Ни на кого не глядя, Гай Марций Цензорин спрыгнул с коня, обнажил меч, поднялся по ступенькам на трибуну, подошел к неподвижному Октавию и запустил пальцы ему в волосы. Могучий рывок – и старший консул без сопротивления упал на колени. На глазах у близких к обмороку ликторов Цензорин занес обеими руками меч и со всей силы рубанул им по обнаженной шее Октавия.
Двое нумидийцев подняли окровавленную голову с застывшей на лице безмятежной улыбкой и насадили на копье. Цензорин сам взял копье и отправил отряд обратно на Ватиканское поле, потому что не намеревался нарушать другой приказ Цинны, запрещающий солдатам пересекать померий. Бросив меч, шлем и панцирь слуге, он в одной кожаной рубахе запрыгнул на коня и поскакал прямиком на Римский форум, выставив перед собой древко, как пику. На Форуме он высоко поднял копье и вручил ничего не подозревавшему Цинне голову Октавия.
Первой реакцией консула был безотчетный ужас; он отпрянул, выставив ладони, как бы отталкивая непрошеное подношение. Но, вспомнив о Марии, ждавшем за рекой, увидев обращенные на него взоры и взглянув на своего помощника Цензорина, хорошо всем известного, он вздохнул, всхлипнул и с болью зажмурился, после чего смирился со столь чудовищными последствиями своего похода на Рим.
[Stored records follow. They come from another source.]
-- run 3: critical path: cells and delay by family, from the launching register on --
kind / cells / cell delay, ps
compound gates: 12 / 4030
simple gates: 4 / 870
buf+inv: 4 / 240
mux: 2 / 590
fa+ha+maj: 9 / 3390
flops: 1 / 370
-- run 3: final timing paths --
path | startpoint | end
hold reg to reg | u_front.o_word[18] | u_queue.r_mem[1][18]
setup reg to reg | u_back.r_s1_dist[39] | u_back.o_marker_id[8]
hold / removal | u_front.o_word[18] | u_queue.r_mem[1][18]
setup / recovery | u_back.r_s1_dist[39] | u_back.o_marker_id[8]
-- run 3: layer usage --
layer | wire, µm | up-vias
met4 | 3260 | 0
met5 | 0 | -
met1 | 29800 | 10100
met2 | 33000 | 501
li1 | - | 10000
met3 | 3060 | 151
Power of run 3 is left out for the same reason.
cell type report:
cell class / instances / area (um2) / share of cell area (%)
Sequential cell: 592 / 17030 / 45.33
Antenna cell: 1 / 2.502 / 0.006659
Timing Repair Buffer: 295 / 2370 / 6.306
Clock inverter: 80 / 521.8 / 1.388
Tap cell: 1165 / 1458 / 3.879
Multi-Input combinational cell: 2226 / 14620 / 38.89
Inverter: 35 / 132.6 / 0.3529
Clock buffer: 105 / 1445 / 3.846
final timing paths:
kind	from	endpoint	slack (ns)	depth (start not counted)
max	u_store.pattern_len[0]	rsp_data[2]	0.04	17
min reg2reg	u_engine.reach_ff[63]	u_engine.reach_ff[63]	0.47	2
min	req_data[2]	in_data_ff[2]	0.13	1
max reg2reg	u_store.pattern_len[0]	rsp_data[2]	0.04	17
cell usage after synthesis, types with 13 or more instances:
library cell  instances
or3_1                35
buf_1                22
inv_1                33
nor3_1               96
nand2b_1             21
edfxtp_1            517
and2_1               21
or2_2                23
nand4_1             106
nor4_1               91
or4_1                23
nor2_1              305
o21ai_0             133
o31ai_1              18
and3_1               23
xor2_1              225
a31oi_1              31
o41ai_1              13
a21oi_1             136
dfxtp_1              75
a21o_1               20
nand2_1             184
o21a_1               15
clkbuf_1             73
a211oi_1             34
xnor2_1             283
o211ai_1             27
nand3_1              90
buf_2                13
$ cat src/rtl/at_command_sequencer.sv
// at_command_sequencer: AT command queue, response line matcher and link state machine.
// Depends on acs_pkg for codes, queue geometry and the keyword table.
//
//  channel | direction | handshake             | payload
//  --------+-----------+-----------------------+------------------------------------------
//  in      | input     | in_valid_i/in_ready_o | operation, command_id, rx_byte, new_second
//  out     | output    | out_valid_o/out_ready_i | enqueue_accepted, send_*, line_matched,
//          |           |                       | return_code, link_state
//  cfg     | input     | cfg_we_i              | cfg_index_i, cfg_wdata_i
//
// One item per cycle while results are taken: an item is processed in the cycle of its transfer
// and its result sits in the output register from the next cycle on.
// A new item is taken while the output register is empty or being drained, so a stalled
// consumer holds the input side off only while a result is pending.
// Reset clears the link state, queue pointers and matcher; the queue entries are not cleared.

module at_command_sequencer
  import acs_pkg::*;
(
  input  logic       clk_i,
  input  logic       rst_ni,
  // configuration
  input  logic       cfg_we_i,
  input  logic       cfg_index_i,
  input  logic [7:0] cfg_wdata_i,
  // input items
  input  logic       in_valid_i,
  output logic       in_ready_o,
  input  logic [1:0] operation_i,
  input  logic [7:0] command_id_i,
  input  logic [7:0] rx_byte_i,
  input  logic       new_second_i,
  // result items
  output logic       out_valid_o,
  input  logic       out_ready_i,
  output logic       enqueue_accepted_o,
  output logic       send_valid_o,
  output logic [7:0] send_command_id_o,
  output logic       line_matched_o,
  output logic [2:0] return_code_o,
  output logic [1:0] link_state_o
);

  // Configuration registers
  logic [3:0] timeout_q;
  logic [7:0] reset_cmd_q;

  // Control state
  logic [1:0]        state_q, state_d;
  logic [2:0]        code_q, code_d;
  logic [3:0]        elapsed_q, elapsed_d;
  logic [QPTR_W-1:0] head_q, head_d;
  logic [QPTR_W-1:0] tail_q, tail_d;
  logic [QCNT_W-1:0] count_q, count_d;
  logic [3:0]        pos_q, pos_d;
  logic [KEY_NUM-1:0] mask_q, mask_d;

  // Queue storage
  logic [7:0] store_q [QUEUE_DEPTH];

  // Result register
  logic       out_valid_q;
  logic       acc_q, acc_d;
  logic       send_q, send_d;
  logic [7:0] send_id_q, send_id_d;
  logic       match_q, match_d;

  // Item processing
  logic       take;
  logic       put_req;
  logic [7:0] put_id;
  logic       put_ok;
  logic [QCNT_W-1:0] count_put;
  logic       get_ok;
  logic [KEY_NUM-1:0] cand;
  logic [3:0] el_inc;
  logic       svc_stop;
  logic [1:0] st_svc;

  assign take       = in_valid_i && in_ready_o;
  assign in_ready_o = !out_valid_q || out_ready_i;

  // Configuration writes
  always_ff @(posedge clk_i or negedge rst_ni) begin
    if (!rst_ni) begin
      timeout_q   <= TIMEOUT_RST;
      reset_cmd_q <= RESET_CMD_RST;
    end else if (cfg_we_i) begin
      unique case (cfg_index_i)
        CFG_TIMEOUT:   timeout_q   <= cfg_wdata_i[3:0];
        CFG_RESET_CMD: reset_cmd_q <= cfg_wdata_i;
        default: ;
      endcase
    end
  end

  // Next state and result of one item
  always_comb begin
    state_d   = state_q;
    code_d    = code_q;
    elapsed_d = elapsed_q;
    pos_d     = pos_q;
    mask_d    = mask_q;
    put_req   = 1'b0;
    put_id    = command_id_i;
    get_ok    = 1'b0;
    acc_d     = 1'b0;
    send_d    = 1'b0;
    send_id_d = '0;
    match_d   = 1'b0;
    svc_stop  = 1'b0;
    st_svc    = state_q;
    el_inc    = elapsed_q + 4'd1;
    cand      = '0;

    for (int k = 0; k < KEY_NUM; k++) begin
      cand[k] = mask_q[k] && key_char_ok(KEY_K_W'(k), pos_q, rx_byte_i);
    end

    unique case (operation_i)
      OP_ENQUEUE: begin
        put_req = 1'b1;
      end
      OP_RX_BYTE: begin
        mask_d = cand;
        if (rx_byte_i == LF) begin
          // first keyword whose full length ends on this byte wins
          for (int k = KEY_NUM - 1; k >= 0; k--) begin
            if (cand[k] && KEY_LEN[k] == pos_q + 4'd1) begin
              match_d = 1'b1;
              code_d  = 3'(k);
            end
          end
          if (match_d) begin
            state_d = ST_GOT;
          end
          pos_d  = '0;
          mask_d = '1;
        end else if (pos_q < POS_MAX) begin
          pos_d = pos_q + 4'd1;
        end
      end
      OP_SERVICE: begin
        put_id = reset_cmd_q;
        // second tick: timeout recovery and response aging
        if (new_second_i) begin
          if (state_q == ST_TIMEOUT) begin
            put_req = 1'b1;
            st_svc  = ST_READY;
          end else if (state_q == ST_WAIT) begin
            if (el_inc >= timeout_q) begin
              elapsed_d = '0;
              st_svc    = ST_TIMEOUT;
            end else begin
              elapsed_d = el_inc;
            end
          end
        end
        // response handling
        if (st_svc == ST_GOT) begin
          if (code_q == RC_BUSY || code_q == RC_UNKNOWN) begin
            svc_stop = 1'b1;
          end else if (code_q == RC_ERROR || code_q == RC_FAIL) begin
            code_d   = RC_UNKNOWN;
            st_svc   = ST_READY;
            put_req  = 1'b1;
            svc_stop = 1'b1;
          end else begin
            code_d = RC_UNKNOWN;
            st_svc = ST_READY;
          end
        end
        // dispatch from ready; a put into an empty queue always succeeds
        if (!svc_stop && st_svc == ST_READY && (count_q != '0 || put_req)) begin
          get_ok = 1'b1;
          st_svc = ST_WAIT;
        end
        state_d = st_svc;
      end
      default: ;
    endcase

    put_ok    = put_req && (count_q < QCNT_W'(QUEUE_DEPTH));
    count_put = put_ok ? count_q + QCNT_W'(1) : count_q;
    if (operation_i == OP_ENQUEUE) begin
      acc_d = put_ok;
    end

    if (get_ok) begin
      send_d = 1'b1;
      // an empty queue hands over the entry just written
      send_id_d = (count_q == '0) ? put_id : store_q[head_q];
    end

    tail_d  = tail_q;
    head_d  = head_q;
    count_d = get_ok ? count_put - QCNT_W'(1) : count_put;
    if (put_ok) begin
      tail_d = (tail_q == QPTR_W'(QUEUE_DEPTH - 1)) ? '0 : tail_q + QPTR_W'(1);
    end
    if (get_ok) begin
      head_d = (head_q == QPTR_W'(QUEUE_DEPTH - 1)) ? '0 : head_q + QPTR_W'(1);
    end
  end

  // Control state update on each transfer
  always_ff @(posedge clk_i or negedge rst_ni) begin
    if (!rst_ni) begin
      state_q   <= ST_READY;
      code_q    <= RC_READY;
      elapsed_q <= '0;
      head_q    <= '0;
      tail_q    <= '0;
      count_q   <= '0;
      pos_q     <= '0;
      mask_q    <= '1;
    end else if (take) begin
      state_q   <= state_d;
      code_q    <= code_d;
      elapsed_q <= elapsed_d;
      head_q    <= head_d;
      tail_q    <= tail_d;
      count_q   <= count_d;
      pos_q     <= pos_d;
      mask_q    <= mask_d;
    end
  end

  // Queue entry write
  always_ff @(posedge clk_i) begin
    if (take && put_ok) begin
      store_q[tail_q] <= put_id;
    end
  end

  // Output register valid
  always_ff @(posedge clk_i or negedge rst_ni) begin
    if (!rst_ni) begin
      out_valid_q <= 1'b0;
    end else if (take) begin
      out_valid_q <= 1'b1;
    end else if (out_ready_i) begin
      out_valid_q <= 1'b0;
    end
  end

  // Output register payload
  always_ff @(posedge clk_i) begin
    if (take) begin
      acc_q     <= acc_d;
      send_q    <= send_d;
      send_id_q <= send_id_d;
      match_q   <= match_d;
    end
  end

  assign out_valid_o        = out_valid_q;
  assign enqueue_accepted_o = acc_q;
  assign send_valid_o       = send_q;
  assign send_command_id_o  = send_id_q;
  assign line_matched_o     = match_q;
  assign return_code_o      = code_q;
  assign link_state_o       = state_q;

endmodule
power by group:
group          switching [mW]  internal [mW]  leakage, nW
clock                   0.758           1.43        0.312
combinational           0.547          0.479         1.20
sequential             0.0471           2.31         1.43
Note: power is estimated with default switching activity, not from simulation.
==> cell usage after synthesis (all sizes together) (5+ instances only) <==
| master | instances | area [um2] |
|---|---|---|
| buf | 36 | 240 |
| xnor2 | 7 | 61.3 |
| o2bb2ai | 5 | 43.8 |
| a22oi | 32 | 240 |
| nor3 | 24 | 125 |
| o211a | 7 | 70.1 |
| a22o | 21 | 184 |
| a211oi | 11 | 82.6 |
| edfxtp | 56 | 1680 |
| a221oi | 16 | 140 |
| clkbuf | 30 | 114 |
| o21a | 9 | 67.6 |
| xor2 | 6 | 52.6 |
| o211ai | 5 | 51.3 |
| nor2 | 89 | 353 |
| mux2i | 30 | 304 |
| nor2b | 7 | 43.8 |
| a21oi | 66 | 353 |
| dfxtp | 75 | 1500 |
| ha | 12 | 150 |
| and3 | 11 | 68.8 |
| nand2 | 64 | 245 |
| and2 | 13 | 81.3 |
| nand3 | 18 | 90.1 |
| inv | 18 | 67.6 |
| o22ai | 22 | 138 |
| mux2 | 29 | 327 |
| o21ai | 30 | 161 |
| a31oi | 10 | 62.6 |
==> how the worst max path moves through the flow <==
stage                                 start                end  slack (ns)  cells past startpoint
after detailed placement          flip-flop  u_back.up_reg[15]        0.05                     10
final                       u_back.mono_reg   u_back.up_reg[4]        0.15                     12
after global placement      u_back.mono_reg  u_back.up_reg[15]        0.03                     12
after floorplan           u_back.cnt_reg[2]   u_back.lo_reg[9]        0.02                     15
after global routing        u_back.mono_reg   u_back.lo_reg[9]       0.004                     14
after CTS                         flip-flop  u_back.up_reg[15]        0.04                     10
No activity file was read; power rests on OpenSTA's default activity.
--- config.mk ---
export PLATFORM = sky130hd
export DESIGN_NAME = imm_cell
export DESIGN_NICKNAME = d
export VERILOG_FILES = /design/src/rtl/integer_matrix_multiply_core_macros.svh /design/src/rtl/imm_pkg.sv /design/src/rtl/imm_cell.sv
export SDC_FILE = /design/constraint.sdc
export NUM_CORES = 1
export LEC_CHECK = 0
export BUFFER_PORTS_ARGS = -buffer_cell sky130_fd_sc_hd__clkbuf_2
export CAP_MARGIN = 25
export CORE_MARGIN = 2
export CORE_UTILIZATION = 35
export CTS_CLUSTER_DIAMETER = 100
export DETAILED_ROUTE_END_ITERATION = 10
export PLACE_DENSITY = 0.55
export SETUP_SLACK_MARGIN = 0.4
export SLEW_MARGIN = 25
export SYNTH_ARGS = -nofsm -noshare
export SYNTH_HDL_FRONTEND = slang
export SYNTH_SLANG_ARGS = --single-unit
--- constraint.sdc ---
create_clock -name clock -period 9.2 [get_ports clock]
set_input_delay 1.84 -clock clock [delete_from_list [all_inputs] [get_ports clock]]
set_output_delay 1.84 -clock clock [all_outputs]
set_load 0.02 [all_outputs]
– Пусть красуется на ростре, – сказал он Цензорину и крикнул безмолвной толпе: – Это единственный акт насилия, который я стерплю! Я поклялся, что Гней Октавий Рузон не доживет до моего возвращения в качестве консула. Он сам – вместе с Луцием Суллой! – положил начало этой традиции. Это они выставили голову моего друга Публия Сульпиция там, где теперь торчит эта голова. Октавию подобает продолжить традицию – как продолжит ее Луций Сулла, когда вернется! Любуйся Гнеем Октавием, народ Рима! Любуйся головой человека, обрекшего тебя на боль и на голод, а сначала убившего на Марсовом поле более шести тысяч человек, собравшихся на законную сходку. Рим отмщен! Кровопролитию конец! Ни капли крови Гнея Октавия не пролилось внутри померия.